## WORK REQUEST
Keep only the lines of the data below that contain "constraint", and copy them.

## PROVIDED INFORMATION
+ + + +
## config.mk

```make
export PLATFORM = sky130hd
export DESIGN_NAME = fm_synth_register_shadow
export DESIGN_NICKNAME = d
export VERILOG_FILES = /design/src/rtl/fmrs_pkg.sv /design/src/rtl/fmrs_decode.sv /design/src/rtl/fm_synth_register_shadow.sv
export SDC_FILE = /design/constraint.sdc
export NUM_CORES = 1
export LEC_CHECK = 0
export BUFFER_PORTS_ARGS = -buffer_cell sky130_fd_sc_hd__buf_2
export CAP_MARGIN = 25
export CORE_ASPECT_RATIO = 1.75
export CORE_MARGIN = 2
export CORE_UTILIZATION = 56
export CTS_CLUSTER_SIZE = 30
export DETAILED_ROUTE_END_ITERATION = 7
export GPL_TIMING_DRIVEN = 0
export PLACE_DENSITY = 0.83
export SKIP_LAST_GASP = 1
export SYNTH_ARGS = -nofsm -noshare
export SYNTH_HDL_FRONTEND = slang
export SYNTH_SLANG_ARGS = --single-unit
export TNS_END_PERCENT = 100
```

## constraint.sdc

```tcl
create_clock -name clock -period 7.35 [get_ports clock]
set_clock_uncertainty 0.1 [all_clocks]
set_input_delay 0 -clock clock [delete_from_list [all_inputs] [get_ports clock]]
set_output_delay 0 -clock clock [all_outputs]
set_load 0.03 [all_outputs]
```

## src/rtl/fmrs_pkg.sv

```systemverilog
// Shared constants and types for the FM register shadow block.
`default_nettype none
package fmrs_pkg;

   localparam int CHANNELS      = 18;
   localparam int BANK_CHANNELS = CHANNELS / 2;
   localparam int OP_FIELDS     = 10;
   localparam int CH_FIELDS     = 3;
   localparam int OP_DEPTH      = CHANNELS * OP_FIELDS;
   localparam int CH_DEPTH      = CHANNELS * CH_FIELDS;
   localparam int CHAN_W        = $clog2(CHANNELS);
   localparam int OP_IDX_W      = $clog2(OP_DEPTH);
   localparam int CH_IDX_W      = $clog2(CH_DEPTH);

   // Register offsets of the chip-global registers
   localparam logic [7:0] REG_ENABLE  = 8'h01;
   localparam logic [7:0] REG_PAIR    = 8'h04;
   localparam logic [7:0] REG_NOTESEL = 8'h08;
   localparam logic [7:0] REG_RHYTHM  = 8'hBD;

   // High nibbles of the per-channel register groups
   localparam logic [3:0] GRP_FREQ_LO = 4'hA;
   localparam logic [3:0] GRP_KEY     = 4'hB;
   localparam logic [3:0] GRP_FEED    = 4'hC;

   // Channel shadow field within a channel row
   localparam logic [1:0] CHF_FEED    = 2'd0;
   localparam logic [1:0] CHF_FREQ_LO = 2'd1;
   localparam logic [1:0] CHF_KEY     = 2'd2;

   // Key-on bit within the key/block/fnum-high byte
   localparam int KEY_BIT = 5;

   // Result target codes
   localparam logic [4:0] TGT_NONE     = 5'd0;
   localparam logic [4:0] TGT_ENABLE   = 5'd1;
   localparam logic [4:0] TGT_PAIR     = 5'd2;
   localparam logic [4:0] TGT_NOTESEL  = 5'd3;
   localparam logic [4:0] TGT_RHYTHM   = 5'd4;
   localparam logic [4:0] TGT_OP_FIRST = 5'd5;
   localparam logic [4:0] TGT_FEED     = 5'd15;
   localparam logic [4:0] TGT_FREQ_LO  = 5'd16;
   localparam logic [4:0] TGT_KEY      = 5'd17;

   typedef struct packed {
      logic [4:0]          target;
      logic [CHAN_W-1:0]   channel;
      logic                op_we;
      logic                ch_we;
      logic [OP_IDX_W-1:0] op_idx;
      logic [CH_IDX_W-1:0] ch_idx;
   } decode_type;

endpackage
`default_nettype wire

```

## src/rtl/fmrs_decode.sv

```systemverilog
// Offset decoder: bank/offset to target code, channel and shadow indexes.
`default_nettype none
module fmrs_decode (
   input  wire logic              bank,
   input  wire logic [7:0]        reg_offset,
   output fmrs_pkg::decode_type   dec
);
   import fmrs_pkg::*;

   logic              blk_hit;
   logic [2:0]        blk;
   logic [1:0]        grp;
   logic [2:0]        w;
   logic              opn;
   logic [3:0]        slot;
   logic [3:0]        low;
   logic [CHAN_W-1:0] base;
   logic [CHAN_W-1:0] chan;
   logic [1:0]        field;

   always_comb begin
      grp   = reg_offset[4:3];
      w     = reg_offset[2:0];
      opn   = (w >= 3'd3);
      low   = reg_offset[3:0];
      base  = bank ? CHAN_W'(BANK_CHANNELS) : '0;
      chan  = '0;
      field = CHF_FEED;
      dec   = '0;

      // operator register blocks 0x20, 0x40, 0x60, 0x80, 0xE0
      blk_hit = 1'b1;
      unique case (reg_offset[7:5])
         3'd1:    blk = 3'd0;
         3'd2:    blk = 3'd1;
         3'd3:    blk = 3'd2;
         3'd4:    blk = 3'd3;
         3'd7:    blk = 3'd4;
         default: begin
            blk     = 3'd0;
            blk_hit = 1'b0;
         end
      endcase
      slot = 4'({blk, 1'b0}) + 4'(opn);

      if (reg_offset == REG_ENABLE) begin
         dec.target = TGT_ENABLE;
      end else if (reg_offset == REG_PAIR) begin
         if (bank) begin
            dec.target = TGT_PAIR;
         end
      end else if (reg_offset == REG_NOTESEL) begin
         dec.target = TGT_NOTESEL;
      end else if (reg_offset == REG_RHYTHM) begin
         dec.target = TGT_RHYTHM;
      end else if (blk_hit) begin
         // slots 6,7 of each group and anything past slot 21 are gaps
         if (reg_offset[4:0] <= 5'd21 && w <= 3'd5) begin
            chan = base + CHAN_W'({grp, 1'b0}) + CHAN_W'(grp)
                 + CHAN_W'(opn ? (w - 3'd3) : w);
            dec.target = TGT_OP_FIRST + 5'(slot);
            dec.op_we  = 1'b1;
         end
      end else if (low <= 4'd8) begin
         if (reg_offset[7:4] == GRP_FEED) begin
            chan       = base + CHAN_W'(low);
            dec.target = TGT_FEED;
            dec.ch_we  = 1'b1;
            field      = CHF_FEED;
         end else if (reg_offset[7:4] == GRP_FREQ_LO) begin
            chan       = base + CHAN_W'(low);
            dec.target = TGT_FREQ_LO;
            dec.ch_we  = 1'b1;
            field      = CHF_FREQ_LO;
         end else if (reg_offset[7:4] == GRP_KEY) begin
            chan       = base + CHAN_W'(low);
            dec.target = TGT_KEY;
            dec.ch_we  = 1'b1;
            field      = CHF_KEY;
         end
      end

      dec.channel = chan;
      // row * 10 and row * 3 as shift-adds
      dec.op_idx  = OP_IDX_W'({chan, 3'b000}) + OP_IDX_W'({chan, 1'b0}) + OP_IDX_W'(slot);
      dec.ch_idx  = CH_IDX_W'({chan, 1'b0}) + CH_IDX_W'(chan) + CH_IDX_W'(field);
   end

endmodule
`default_nettype wire

```

## src/rtl/fm_synth_register_shadow.sv

```systemverilog
// Top level: write snooper and shadow store for a two-bank FM register map.
`default_nettype none
// Each beat on req_ is one snooped register write (bank, offset, byte); each
// produces exactly one beat on rsp_ carrying the decoded target code, the
// channel, and a flag that is set when a key/block/fnum-high write flips the
// channel's key-on bit (bit 5). Sustained rate is one beat per clock while
// rsp_ready is high; each beat is registered in stage 1 and then in the
// output register on rsp_. Stage 1 holds the beat while the channel shadow
// memory is read; that read gives the stored key byte for the key-on
// compare. A write to the same shadow entry in the next beat is forwarded,
// so back-to-back key writes compare correctly. Operator registers live in
// a 180-entry memory, per-channel registers in a 54-entry memory, the four
// global registers in flops. Reset needs no clearing pass: 18 per-channel
// valid bits make a key entry that was never written read as zero. The
// block is ready again in the cycle after reset is released.
module fm_synth_register_shadow (
   input  wire logic       clock,
   input  wire logic       reset,
   input  wire logic       req_valid,
   output logic            req_ready,
   input  wire logic       req_bank,
   input  wire logic [7:0] req_reg_offset,
   input  wire logic [7:0] req_data_byte,
   output logic            rsp_valid,
   input  wire logic       rsp_ready,
   output logic            rsp_key_changed,
   output logic [4:0]      rsp_target,
   output logic [4:0]      rsp_channel
);
   import fmrs_pkg::*;

   // shadow memories
   logic [7:0] op_mem [OP_DEPTH];
   logic [7:0] ch_mem [CH_DEPTH];

   // global registers
   logic [7:0] chip_enable_ff;
   logic [7:0] pair_mask_ff;
   logic [7:0] note_select_ff;
   logic [7:0] rhythm_ff;

   // per-channel valid for the key entry
   logic [CHANNELS-1:0] key_valid_ff;

   decode_type dec;

   // stage 1: decoded beat while the memory read is in flight
   logic       s1_valid_ff;
   decode_type s1_dec_ff;
   logic [7:0] s1_data_ff;
   logic [7:0] ch_rd_ff;
   logic       fwd_ff;
   logic [7:0] fwd_data_ff;

   // output register
   logic       rsp_valid_ff;
   logic       rsp_key_changed_ff;
   logic [4:0] rsp_target_ff;
   logic [4:0] rsp_channel_ff;

   logic s1_adv;
   logic accept;
   logic old_key;
   logic key_changed;

   fmrs_decode u_decode (
      .bank       (req_bank),
      .reg_offset (req_reg_offset),
      .dec        (dec)
   );

   assign s1_adv    = s1_valid_ff && (!rsp_valid_ff || rsp_ready);
   assign req_ready = !s1_valid_ff || s1_adv;
   assign accept    = req_valid && req_ready;

   // stored key bit: forwarded from the write in flight, else memory, else zero
   always_comb begin
      if (fwd_ff) begin
         old_key = fwd_data_ff[KEY_BIT];
      end else if (key_valid_ff[s1_dec_ff.channel]) begin
         old_key = ch_rd_ff[KEY_BIT];
      end else begin
         old_key = 1'b0;
      end
      key_changed = (s1_dec_ff.target == TGT_KEY) && (old_key != s1_data_ff[KEY_BIT]);
   end

   // control
   always_ff @(posedge clock) begin
      if (reset) begin
         s1_valid_ff  <= 1'b0;
         rsp_valid_ff <= 1'b0;
         key_valid_ff <= '0;
      end else begin
         if (accept) begin
            s1_valid_ff <= 1'b1;
         end else if (s1_adv) begin
            s1_valid_ff <= 1'b0;
         end
         if (s1_adv) begin
            rsp_valid_ff <= 1'b1;
         end else if (rsp_ready) begin
            rsp_valid_ff <= 1'b0;
         end
         if (s1_adv && s1_dec_ff.target == TGT_KEY) begin
            key_valid_ff[s1_dec_ff.channel] <= 1'b1;
         end
      end
   end

   // global registers
   always_ff @(posedge clock) begin
      if (reset) begin
         chip_enable_ff <= '0;
         pair_mask_ff   <= '0;
         note_select_ff <= '0;
         rhythm_ff      <= '0;
      end else if (s1_adv) begin
         if (s1_dec_ff.target == TGT_ENABLE) begin
            chip_enable_ff <= s1_data_ff;
         end
         if (s1_dec_ff.target == TGT_PAIR) begin
            pair_mask_ff <= s1_data_ff;
         end
         if (s1_dec_ff.target == TGT_NOTESEL) begin
            note_select_ff <= s1_data_ff;
         end
         if (s1_dec_ff.target == TGT_RHYTHM) begin
            rhythm_ff <= s1_data_ff;
         end
      end
   end

   // stage 1 payload, memory read and same-entry forward
   always_ff @(posedge clock) begin
      if (accept) begin
         s1_dec_ff   <= dec;
         s1_data_ff  <= req_data_byte;
         ch_rd_ff    <= ch_mem[dec.ch_idx];
         fwd_ff      <= s1_adv && s1_dec_ff.ch_we && (s1_dec_ff.ch_idx == dec.ch_idx);
         fwd_data_ff <= s1_data_ff;
      end
   end

   // memory write-back
   always_ff @(posedge clock) begin
      if (s1_adv && s1_dec_ff.ch_we) begin
         ch_mem[s1_dec_ff.ch_idx] <= s1_data_ff;
      end
   end

   always_ff @(posedge clock) begin
      if (s1_adv && s1_dec_ff.op_we) begin
         op_mem[s1_dec_ff.op_idx] <= s1_data_ff;
      end
   end

   // result register
   always_ff @(posedge clock) begin
      if (s1_adv) begin
         rsp_key_changed_ff <= key_changed;
         rsp_target_ff      <= s1_dec_ff.target;
         rsp_channel_ff     <= 5'(s1_dec_ff.channel);
      end
   end

   assign rsp_valid       = rsp_valid_ff;
   assign rsp_key_changed = rsp_key_changed_ff;
   assign rsp_target      = rsp_target_ff;
   assign rsp_channel     = rsp_channel_ff;

endmodule
`default_nettype wire

```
+ + + +
## SOLVED PROBLEM
export SDC_FILE = /design/constraint.sdc
## constraint.sdc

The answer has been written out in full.